I knew some people back then who practiced it quite seriously. They claimed their meditations could reduce crime in a city, and they'd even point to statistical evidence for their efforts wherever it went down some. Apparently they haven't been meditating near Congress for over a year now.

MathewK said...

Looks like he's really put his foot in it this time.

Ducky's here said...

Pris, Chopra is a truly vulgar charlatan and his followers are a bunch of liberal (N.B. not leftist) class collaborators. Real bimbos.

Bukowski seems like an honest alternative to Chopra's brand of new age geekdom.

Anonymous said...

Ducky, of course I agree Chopra's a charlatan.

I never heard of Bukowski.

Interesting, that non-believers are always looking for something to believe in, and end up following Koolaid salesmen.

Pris

Anonymous said...

Prayer is a form of meditation and vice versa.


Meditation beats Medication --- by miles --- when it comes to dealing with depression, obsession, undue amounts of anger and resentment, fear, loneliness, envy and other nagging negatives.

It's so perplexing that an entire movement or phenomenon can be dismissed and condemned because one -- or even several -- insincere or otherwise-flawed human beings become popularly associated with it.

Remember Meet John Doe with Gary Cooper and Barbara Stanwyck? There's a lot of wisdom and truth in that old Frank Capra film. Much of it could apply to the Chopra Phenomenon.

Oscar Wilde said, "Whatever is popular is wrong."

Now THAT was a mouthful.

~ FreeThinke

Z said...

Hi, Ft...are you saying that Chopra's meditation thing is good but his personna puts people off? I'm curious.
I had a talk with a Christian girlfriend from FLA this morning, she also reads a lot of Buddhism and has met the Dalai Llama in a symposium in France.
She finds peace in Buddhism and order; she likes a very Zen situation.

Another friend, an actress buddy, was a 3-hour a day meditator who followed Buddhism for 25 YEARS....she's a solid Christian now and bemoans those years of putting her peace of mind on HERSELF...how many hours did she meditate, did she step on and kill an innocent ant, etc......she loved finally waking up and giving it to Christ and is a much, much happier person, according to her.

Anonymous said...

Hi, Z,

What I'm trying to say is that fame, fortune, notoriety and the tendency many people have to want to look at other people as "IDOLS" of one kind or another often has a corrupting influence.

It's happened in many different fields.

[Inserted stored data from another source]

**src/square_matrix_multiply_top_macros.svh**
```systemverilog
// Assertion macros shared by the matrix multiply RTL.
`ifndef SQUARE_MATRIX_MULTIPLY_TOP_MACROS_SVH
`define SQUARE_MATRIX_MULTIPLY_TOP_MACROS_SVH

`ifndef SYNTHESIS
// Same-cycle implication, sampled on clk, disabled in reset.
`define SMM_ASSERT_NOW(label, ante, cons) \
    label: assert property (@(posedge clk) disable iff (!rst_n) (ante) |-> (cons)) \
        else $error("smm assertion failed");
// Next-cycle implication, sampled on clk, disabled in reset.
`define SMM_ASSERT_NEXT(label, ante, cons) \
    label: assert property (@(posedge clk) disable iff (!rst_n) (ante) |=> (cons)) \
        else $error("smm assertion failed");
`else
`define SMM_ASSERT_NOW(label, ante, cons)
`define SMM_ASSERT_NEXT(label, ante, cons)
`endif

`endif

```
**src/smm_pkg.sv**
```systemverilog
// Shared types and constants of the matrix multiply block.
package smm_pkg;

    localparam int IDX_W      = 4;
    localparam int SIZE_W     = 5;
    localparam int VAL_W      = 32;
    localparam int PROD_W     = 64;
    localparam int SIZE_RESET = 16;

    // Request codes
    localparam logic REQ_LOAD = 1'b0;
    localparam logic REQ_READ = 1'b1;

    // Per-cycle command into the MAC, issued alongside the memory reads
    typedef struct packed {
        logic vld;    // a term is being read this cycle
        logic first;  // first term of a dot product
        logic last;   // last term of a dot product
        logic clr;    // empty sum: zero result, strobe next cycle
    } mac_ctl_t;

    // MAC status back to the controller
    typedef struct packed {
        logic finishing;  // last term accumulates at this edge
    } mac_sts_t;

endpackage

```
**src/smm_mac.sv**
```systemverilog
// Pipelined multiply-accumulate unit: align, multiply, accumulate.
module smm_mac #(
    parameter int ELEM_WIDTH = 32
) (
    input  logic                    clk,
    input  logic                    rst_n,
    input  smm_pkg::mac_ctl_t       ctl,
    input  logic [ELEM_WIDTH-1:0]   a,
    input  logic [ELEM_WIDTH-1:0]   b,
    output logic [smm_pkg::PROD_W-1:0] acc,
    output logic                    done,
    output smm_pkg::mac_sts_t       sts
);
    import smm_pkg::*;

    localparam int MW = 2 * ELEM_WIDTH;

    logic          s1_vld_reg, s1_first_reg, s1_last_reg;
    logic          s2_vld_reg, s2_first_reg, s2_last_reg;
    logic [MW-1:0] prod_reg;
    logic [PROD_W-1:0] acc_reg;
    logic          done_reg;

    // Control flags travel with the data: s1 matches RAM output, s2 the product
    always_ff @(posedge clk or negedge rst_n)
    begin
        if (!rst_n)
        begin
            s1_vld_reg   <= 1'b0;
            s1_first_reg <= 1'b0;
            s1_last_reg  <= 1'b0;
            s2_vld_reg   <= 1'b0;
            s2_first_reg <= 1'b0;
            s2_last_reg  <= 1'b0;
            done_reg     <= 1'b0;
        end
        else
        begin
            s1_vld_reg   <= ctl.vld;
            s1_first_reg <= ctl.first;
            s1_last_reg  <= ctl.last;
            s2_vld_reg   <= s1_vld_reg;
            s2_first_reg <= s1_first_reg;
            s2_last_reg  <= s1_last_reg;
            done_reg     <= (s2_vld_reg && s2_last_reg) || ctl.clr;
        end
    end

    // Multiply stage
    always_ff @(posedge clk)
    begin
        if (s1_vld_reg)
        begin
            prod_reg <= MW'(a) * MW'(b);
        end
    end

    // Accumulate stage, restarts at the first term; wraps modulo 2^64
    always_ff @(posedge clk)
    begin
        if (ctl.clr)
        begin
            acc_reg <= '0;
        end
        else if (s2_vld_reg)
        begin
            acc_reg <= (s2_first_reg ? '0 : acc_reg) + PROD_W'(prod_reg);
        end
    end

    assign acc           = acc_reg;
    assign done          = done_reg;
    assign sts.finishing = s2_vld_reg && s2_last_reg;

endmodule

```
**config.mk**
```make
export PLATFORM = sky130hd
export DESIGN_NAME = smm_mac
export DESIGN_NICKNAME = d
export VERILOG_FILES = /design/src/square_matrix_multiply_top_macros.svh /design/src/smm_pkg.sv /design/src/smm_mac.sv
export SDC_FILE = /design/constraint.sdc
export NUM_CORES = 2
export LEC_CHECK = 0
export BUFFER_PORTS_ARGS = -buffer_cell sky130_fd_sc_hd__buf_2
export CELL_PAD_IN_SITES_DETAIL_PLACEMENT = 0
export CELL_PAD_IN_SITES_GLOBAL_PLACEMENT = 2
export CORE_ASPECT_RATIO = 1.5
export CORE_MARGIN = 2
export CORE_UTILIZATION = 38
export DETAILED_ROUTE_END_ITERATION = 10
export GPL_ROUTABILITY_DRIVEN = 0
export PLACE_DENSITY = 0.9
export SLEW_MARGIN = 25
export SYNTH_ARGS = -nofsm -noshare
export SYNTH_HDL_FRONTEND = slang
export SYNTH_SLANG_ARGS = --single-unit
```
**constraint.sdc**
```tcl
create_clock -name clk -period 3.2 [get_ports clk]
set_input_delay 0.16 -clock clk [delete_from_list [all_inputs] [get_ports clk]]
set_output_delay 0.16 -clock clk [all_outputs]
set_load 0.02 [all_outputs]
```
==> results.sh <==
export IMPL_status="complete, but fails checks"
export IMPL_violations="DRC, setup timing"
export IMPL_critical_path_required_ps=3400
export IMPL_hold_ws_ps=65.7
export IMPL_yosysUniqueCellTypes=90
export IMPL_setup_viol=87
export IMPL_clk_latency_ps=460
export IMPL_via_per_inst=5.03
export IMPL_yosysWarnings=0
export IMPL_synthArstFlopShare=0.0519
export IMPL_synth_avg_cell_area_um2=9.09
export IMPL_crit_type="primary input to flip-flop"
export IMPL_design_core_area_um2=110000
export IMPL_synthFlopType="edfxtp_1"
export IMPL_num_rows=149
export IMPL_grt_pass1_vias=37731
export IMPL_critPathArrivalTime_ps=6900
export IMPL_firstDrtPassIters=8
export IMPL_setup_tns_ps=-175960
export IMPL_synthesis_area_um2=42200
export IMPL_cts_sinks=135
export IMPL_startpoint_type="primary input"
export IMPL_cts_buffers=17
export IMPL_dieWidth_um=276
export IMPL_rsz0062_at_grt="yes"
export IMPL_detail_route_iter0_violations=1498
export IMPL_ant_nets=0
export IMPL_io_pins=136
export IMPL_drcViolationCount=15
export IMPL_worstMarginPinSlew_ps=872
export IMPL_hp_class="primary input to async pin"
export IMPL_max_freq_mhz=149
export IMPL_wl_per_cell_um=19.5
export IMPL_grt_first_pass_wirelength_um=207000
export IMPL_fin_nets=6649
export IMPL_fp_dieArea_um2=114000
export IMPL_ys_seq_area_frac=0.0801
export IMPL_grt_remaining_overflow=0
export IMPL_layout_drive_gt1_share=0.283
export IMPL_start_util=0.383
export IMPL_cap_viol_max_count=0
export IMPL_port_buffers=135
export IMPL_antenna_found_initial=3
export IMPL_fin_ws_ps=-3500
export IMPL_cp_end_kind="flip-flop"
export IMPL_postSynthRegisterBits=135
export IMPL_layout_common_cells="884 x inv_1, 850 x fa_1, 681 x buf_4, 586 x and2_1, 456 x nand2_1"
export IMPL_skew_ps=13.9
export IMPL_cts_buffer_depth=2
export IMPL_max_slew_margin_rel=0.419
export IMPL_finalHoldViolCount=0
export IMPL_period_minus_slack_ps=6700
export IMPL_routed_wl_um=133000
export IMPL_synth_edf_count=64
export IMPL_nFillCells=10102
export IMPL_final_common_cell="inv_1"
export IMPL_hpwl_um=109000
export IMPL_synth_nets=5932
export IMPL_critical_path_max_fanout=6
export IMPL_synthCells=4639
export IMPL_grt_max_degree=66
export IMPL_areaGrowthSynthToFinish_pct=30.1
export IMPL_post_route_period_util=2.09
export IMPL_cts_tree="done"
export IMPL_root_buffer="clkbuf_16"
export IMPL_vias=34257
export IMPL_track_usage=0.237
export IMPL_maxSlewViolCount=0
export IMPL_cts_clk_slew_worst_paths_ps=60
export IMPL_die_h_um=412
export IMPL_htree_num_levels=4
==> what timing repair did <==
| item | 4_1_cts | 5_1_grt |
|---|---|---|
| pin swaps | 292 | 241 |
| setup buffers | 107 | 53 |
| endpoints found under the setup margin | 99 | 102 |
| hold buffers | 4 | 0 |
| endpoints found under the hold margin | 10 | 0 |
| gates resized for setup | 537 | 285 |
| gates cloned | 7 | 2 |
==> area by class of cell <==
type | instances | area, um2 | share of cell area
multi-input cells | 3300 | 37000 | 0.675
repair buffers | 975 | 8550 | 0.156
inverters | 927 | 3480 | 0.0635
flip-flops and latches | 135 | 3380 | 0.0617
well taps | 1434 | 1790 | 0.0327
clock buffers | 18 | 429 | 0.00782
clock inverters | 14 | 186 | 0.00340
diodes | 3 | 7.51 | 0.000137
==> cell usage after synthesis, drive strengths merged, types with 8 or more instances <==
library cell	number	share of area
a211oi	9	0.0016
a21o	82	0.015
a21oi	143	0.017
a31oi	21	0.0033
and2	634	0.094
and3	14	0.0021
and4	9	0.0019
buf	19	0.0028
clkbuf	258	0.025
dfxtp	64	0.030
edfxtp	64	0.046
fa	897	0.43
ha	326	0.097
inv	927	0.083
mux2i	46	0.011
nand2	486	0.043
nand2b	21	0.0031
nand3	33	0.0039
nand4	34	0.0054
nor2	114	0.010
nor2b	71	0.011
nor3	21	0.0026
o211ai	9	0.0017
o21ai	80	0.0097
o21bai	29	0.0052
o22ai	8	0.0013
xnor2	73	0.015
xor2	46	0.0096
==> cells by family after synthesis <==
| family | share of synthesized area |
|---|---|
| simple gates | 0.183 |
| fa+ha+maj | 0.523 |
| buf+inv | 0.110 |
| compound gates | 0.0686 |
| flops | 0.0801 |
| xor+xnor | 0.0247 |
| mux | 0.0112 |
==> worst max-delay path, stage by stage <==
cell and delay (ps):
buf_12 110, buf_12 120, buf_4 140, and2_1 160, fa_1 490, inv_1 60, fa_1 540, inv_1 50
fa_1 410, fa_2 570, fa_1 460, fa_2 600, fa_1 440, fa_1 500, ha_4 290, buf_4 110
buf_4 140, nand4_1 100, nor2_2 190, nand2_2 100, nor3b_4 290, o221a_4 280, nor4b_4 230, nor3_2 70
buf_4 130, xnor2_1 120
==> metrics by stage <==
stage / instances / area [um2] / util / setup WS, ps
2_1_floorplan: 4639 / 42900 / - / -3640
3_3_place_gp: 6623 / 49500 / 0.450 / -4280
3_5_place_dp: 6623 / 49500 / 0.450 / -4330
4_1_cts: 6766 / 53300 / 0.485 / -3520
5_1_grt: 6806 / 54900 / 0.499 / -3690
6_report: 6806 / 54900 / 0.499 / -3500
==> routing by layer <==
layer,up-vias,wire length [um],track usage
met5,-,0,0
met3,365,4410,0.0210
met2,856,71600,0.443
li1,15454,-,-
met1,17582,48400,0.261
met4,0,8330,0.128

Whenever someone with extraordinary abilities of any kind "captures the public's imagination," that person is in danger of being effectively "worshipped" as an IDOL. After a while the "idol" starts to believe the fables others invent about him or her. When that happens, the "idol" loses his way and becomes debased.

Elvis and the Beatles are supreme examples, but it's happened to countless movie stars, pop singers, politicians, playwrights, concert pianists, violinists, opera stars and charismatic "religious" leaders who develop a cult-like following almost against their will.

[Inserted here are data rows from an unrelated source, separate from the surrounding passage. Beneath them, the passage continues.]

File: config.mk
export PLATFORM = sky130hd
export DESIGN_NAME = sensor_packet_deframer
export DESIGN_NICKNAME = d
export VERILOG_FILES = /design/src/design/spd_pkg.sv /design/src/design/sensor_packet_deframer.sv
export SDC_FILE = /design/constraint.sdc
export NUM_CORES = 1
export LEC_CHECK = 0
export ABC_CLOCK_PERIOD_IN_PS = 20700
export BUFFER_PORTS_ARGS = -buffer_cell sky130_fd_sc_hd__buf_2
export CORE_UTILIZATION = 60
export DETAILED_ROUTE_END_ITERATION = 7
export HOLD_SLACK_MARGIN = 0.12
export PLACE_DENSITY = 0.81
export SETUP_SLACK_MARGIN = 0.5
export SYNTH_ARGS = -nofsm -noshare
export SYNTH_HDL_FRONTEND = slang
export SYNTH_SLANG_ARGS = --single-unit
File: constraint.sdc
create_clock -name i_clk -period 20.7 [get_ports i_clk]
set_input_delay 3.105 -clock i_clk [delete_from_list [all_inputs] [get_ports i_clk]]
set_output_delay 3.105 -clock i_clk [all_outputs]
set_load 0.05 [all_outputs]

Worldly "success" really CAN spoil people who started out as sincere, modest individuals who happened also to be very gifted.

It seems to have happened to Chopra. "Thou shalt have no other gods before me" means that only GOD can be God. Whenever one of us tries to play the role it invariably ends in tragedy and disaster.

God is never false. Vanity is ALWAYS false.

Frank Capra's Meet John Doe shows what can happen when the process of idolization is reversed, and then comes full circle. The public learns that trickery was behind John Doe's rise to fame, and turns on him, but the quality of John Doe's MESSAGE is so high and so true the public miraculously comes to accept him and correctly sees the forces determined to expose and ruin John Doe are the true evil in the picture.

"A Face in the Crowd" is based on a similar theme, but with Bud Schulberg's treatment it becomes a horror story -- ugly, brutal, consummately cynical.

It's a great theme. Thanks for bringing it up via Chopra's ridiculous claims.

~ FreeThinke

(((Thought Criminal))) said...

Ducky,

Aside from the left's traditions of slave labor camps and shoving Jews into ovens, what are some other reasons leftists such as yourself desire to be considered seperate from liberals?